__WHAT THIS TASK INVOLVES__
Please transcribe exactly, and only, the lines of the data below between the line holding "3_3_place_gp,cfg[2],by_reg[15],15" and the line holding "Power of run", inclusive.

__DATA FOR THIS EXERCISE__
::::

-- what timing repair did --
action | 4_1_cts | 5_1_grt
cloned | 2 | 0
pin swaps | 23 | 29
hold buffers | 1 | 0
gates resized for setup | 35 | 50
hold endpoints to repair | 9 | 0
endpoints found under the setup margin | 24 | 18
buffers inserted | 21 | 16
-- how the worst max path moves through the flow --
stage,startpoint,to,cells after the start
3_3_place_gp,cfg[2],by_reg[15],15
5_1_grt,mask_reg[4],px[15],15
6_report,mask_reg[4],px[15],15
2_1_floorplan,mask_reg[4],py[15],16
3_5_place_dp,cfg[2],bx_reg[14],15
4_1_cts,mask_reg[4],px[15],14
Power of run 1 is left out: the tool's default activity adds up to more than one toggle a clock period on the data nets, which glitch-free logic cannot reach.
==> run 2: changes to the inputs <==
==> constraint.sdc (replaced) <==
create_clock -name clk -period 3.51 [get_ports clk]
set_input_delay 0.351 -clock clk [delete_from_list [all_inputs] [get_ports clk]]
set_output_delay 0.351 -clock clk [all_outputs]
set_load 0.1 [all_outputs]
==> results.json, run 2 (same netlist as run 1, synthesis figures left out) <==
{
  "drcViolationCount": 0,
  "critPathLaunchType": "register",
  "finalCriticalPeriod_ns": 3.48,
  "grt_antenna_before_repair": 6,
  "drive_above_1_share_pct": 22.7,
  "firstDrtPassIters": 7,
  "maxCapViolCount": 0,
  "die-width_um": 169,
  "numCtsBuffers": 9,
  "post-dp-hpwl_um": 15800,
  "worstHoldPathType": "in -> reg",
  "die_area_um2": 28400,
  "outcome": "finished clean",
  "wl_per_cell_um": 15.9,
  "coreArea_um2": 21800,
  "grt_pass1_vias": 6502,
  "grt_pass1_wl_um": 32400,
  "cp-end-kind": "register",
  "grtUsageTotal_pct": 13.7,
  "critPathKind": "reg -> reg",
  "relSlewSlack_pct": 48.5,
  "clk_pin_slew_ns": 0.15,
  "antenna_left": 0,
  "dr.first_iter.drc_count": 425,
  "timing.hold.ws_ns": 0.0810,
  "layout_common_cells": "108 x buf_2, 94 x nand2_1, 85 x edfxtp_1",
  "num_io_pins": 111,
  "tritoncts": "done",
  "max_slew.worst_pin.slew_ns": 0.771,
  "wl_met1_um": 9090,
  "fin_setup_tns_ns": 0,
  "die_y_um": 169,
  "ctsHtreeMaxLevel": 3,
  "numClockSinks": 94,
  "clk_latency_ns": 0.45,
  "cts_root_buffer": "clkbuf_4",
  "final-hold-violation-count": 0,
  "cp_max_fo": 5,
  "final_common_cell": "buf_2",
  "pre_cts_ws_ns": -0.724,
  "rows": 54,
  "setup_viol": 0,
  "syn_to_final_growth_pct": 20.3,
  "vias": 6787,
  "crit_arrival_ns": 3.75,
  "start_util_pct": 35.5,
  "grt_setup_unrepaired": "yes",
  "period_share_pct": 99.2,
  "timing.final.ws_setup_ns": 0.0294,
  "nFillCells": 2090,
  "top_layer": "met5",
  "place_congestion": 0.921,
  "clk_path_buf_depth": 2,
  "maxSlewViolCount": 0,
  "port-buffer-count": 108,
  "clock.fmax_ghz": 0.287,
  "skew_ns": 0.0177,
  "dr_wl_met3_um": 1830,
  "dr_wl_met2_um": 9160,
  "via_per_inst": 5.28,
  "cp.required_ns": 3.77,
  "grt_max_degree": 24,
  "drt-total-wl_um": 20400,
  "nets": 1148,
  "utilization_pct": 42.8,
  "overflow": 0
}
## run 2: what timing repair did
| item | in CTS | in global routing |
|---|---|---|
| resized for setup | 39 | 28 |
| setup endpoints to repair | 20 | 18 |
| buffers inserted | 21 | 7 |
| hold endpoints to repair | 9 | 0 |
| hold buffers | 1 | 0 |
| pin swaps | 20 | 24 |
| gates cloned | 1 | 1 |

::::

__RESPONSE FOR THIS EXERCISE__
3_3_place_gp,cfg[2],by_reg[15],15
5_1_grt,mask_reg[4],px[15],15
6_report,mask_reg[4],px[15],15
2_1_floorplan,mask_reg[4],py[15],16
3_5_place_dp,cfg[2],bx_reg[14],15
4_1_cts,mask_reg[4],px[15],14
Power of run 1 is left out: the tool's default activity adds up to more than one toggle a clock period on the data nets, which glitch-free logic cannot reach.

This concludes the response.